Olivia had the chance to see Burgueño’s thesis before it was complete.

“Her thesis is just one of the best things I’ve seen in a long time. She invited me to a rough early cut of it and I sent her this ridiculously long email about all the different things it made me feel. That was a moment when I realized that underneath our friendship, we each had a lot in common in terms of life experiences and where we come from in the world.”

In the City of Angels On Commencement Day, Burgueño will give the student speech after being chosen by her peers in the class of 2019. Her speech will focus on both the good and the bad at Amherst. Burgueño acknowledged that while her time at Amherst has shaped her, it has also caused lots of stress. “One of the things I’m interested in discussing in that is that just because we’re graduating here doesn’t mean you have to pretend that this whole experience has been wonderful or this ray of sunshine and rainbows,” she said. “The sunshine and rainbows parts and the horrible parts, both of those together, make it significant. I can’t imagine being here without being challenged in that way.”

After graduation (and her speech), Burgueño will head to Paris for three weeks as part of a Hampshire study abroad program focused on Super 8 filmmaking. She’ll spend the rest of her summer in Madrid, working as a nanny before heading back to Connecticut to begin on a road trip across the country. Her final destination?
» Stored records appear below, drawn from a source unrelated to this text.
## config.mk

```make
export PLATFORM = sky130hd
export DESIGN_NAME = edge_event_arbiter
export DESIGN_NICKNAME = d
export VERILOG_FILES = /design/src/rtl/edge_arb_pkg.sv /design/src/rtl/edge_chan.sv /design/src/rtl/edge_event_arbiter.sv
export SDC_FILE = /design/constraint.sdc
export NUM_CORES = 1
export LEC_CHECK = 0
export BUFFER_PORTS_ARGS = -buffer_cell sky130_fd_sc_hd__buf_4
export CORE_UTILIZATION = 50
export DETAILED_ROUTE_END_ITERATION = 8
export PLACE_DENSITY_LB_ADDON = 0.15
export SLEW_MARGIN = 20
export SYNTH_ARGS = -nofsm -noshare
export SYNTH_HDL_FRONTEND = slang
export SYNTH_SLANG_ARGS = --single-unit
```

## constraint.sdc

```tcl
create_clock -name clk -period 3.5 [get_ports clk]
set_clock_uncertainty 0.2 [all_clocks]
set_input_delay 0.175 -clock clk [delete_from_list [all_inputs] [get_ports clk]]
set_output_delay 0.175 -clock clk [all_outputs]
set_load 0.01 [all_outputs]
```
<file path="config.mk">
export PLATFORM = sky130hd
export DESIGN_NAME = fetch_unit
export DESIGN_NICKNAME = d
export VERILOG_FILES = /design/src/rtl/riscv_pkg.sv /design/src/rtl/fetch_fifo.sv /design/src/rtl/fetch_unit.sv
export SDC_FILE = /design/constraint.sdc
export NUM_CORES = 1
export LEC_CHECK = 0
export CAP_MARGIN = 5
export CORE_ASPECT_RATIO = 1.75
export CORE_MARGIN = 4
export CORE_UTILIZATION = 50
export CTS_CLUSTER_DIAMETER = 40
export DETAILED_ROUTE_END_ITERATION = 8
export HOLD_SLACK_MARGIN = 0.03
export PLACE_DENSITY = 0.82
export SLEW_MARGIN = 20
export SYNTH_ARGS = -nofsm -noshare
export SYNTH_HDL_FRONTEND = slang
export SYNTH_SLANG_ARGS = --single-unit
</file>
<file path="constraint.sdc">
create_clock -name clk_i -period 2.3 [get_ports clk_i]
set_clock_uncertainty 0.15 [all_clocks]
set_input_delay 0.46 -clock clk_i [delete_from_list [all_inputs] [get_ports clk_i]]
set_output_delay 0.46 -clock clk_i [all_outputs]
set_load 0.01 [all_outputs]
</file>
Los Angeles, where she will pursue work in the film industry.

“I will hopefully try to get more experience working on sets as a production assistant, which is a total grunt job,” Burgueño said. “You just get people coffee and sweep and things like that, but I also learn so much more watching people and being on sets. I also really want to work as a diner waitress because that’s been my life-long dream and I’m going to need a steady paycheck. Might as well kill two birds with one stone.”

Several years down the line, Burgueño hopes to find success in her life, especially in increasing representation in media, but still live it in the grounded, dedicated and kind way she always has.

“When I think about the type of life I want to be living in the future, I think something that I’ve realized since coming to Amherst is that I have no aspirations for fame,” Burgueño said. “I want to be able to do my grocery shopping by myself in the future, but whatever community that I’m inhabiting, I want to be known as being good at what I do, dependable and just a kind person … I don’t mind having a quiet existence, but I just want to be present in whatever small bubble that I find.”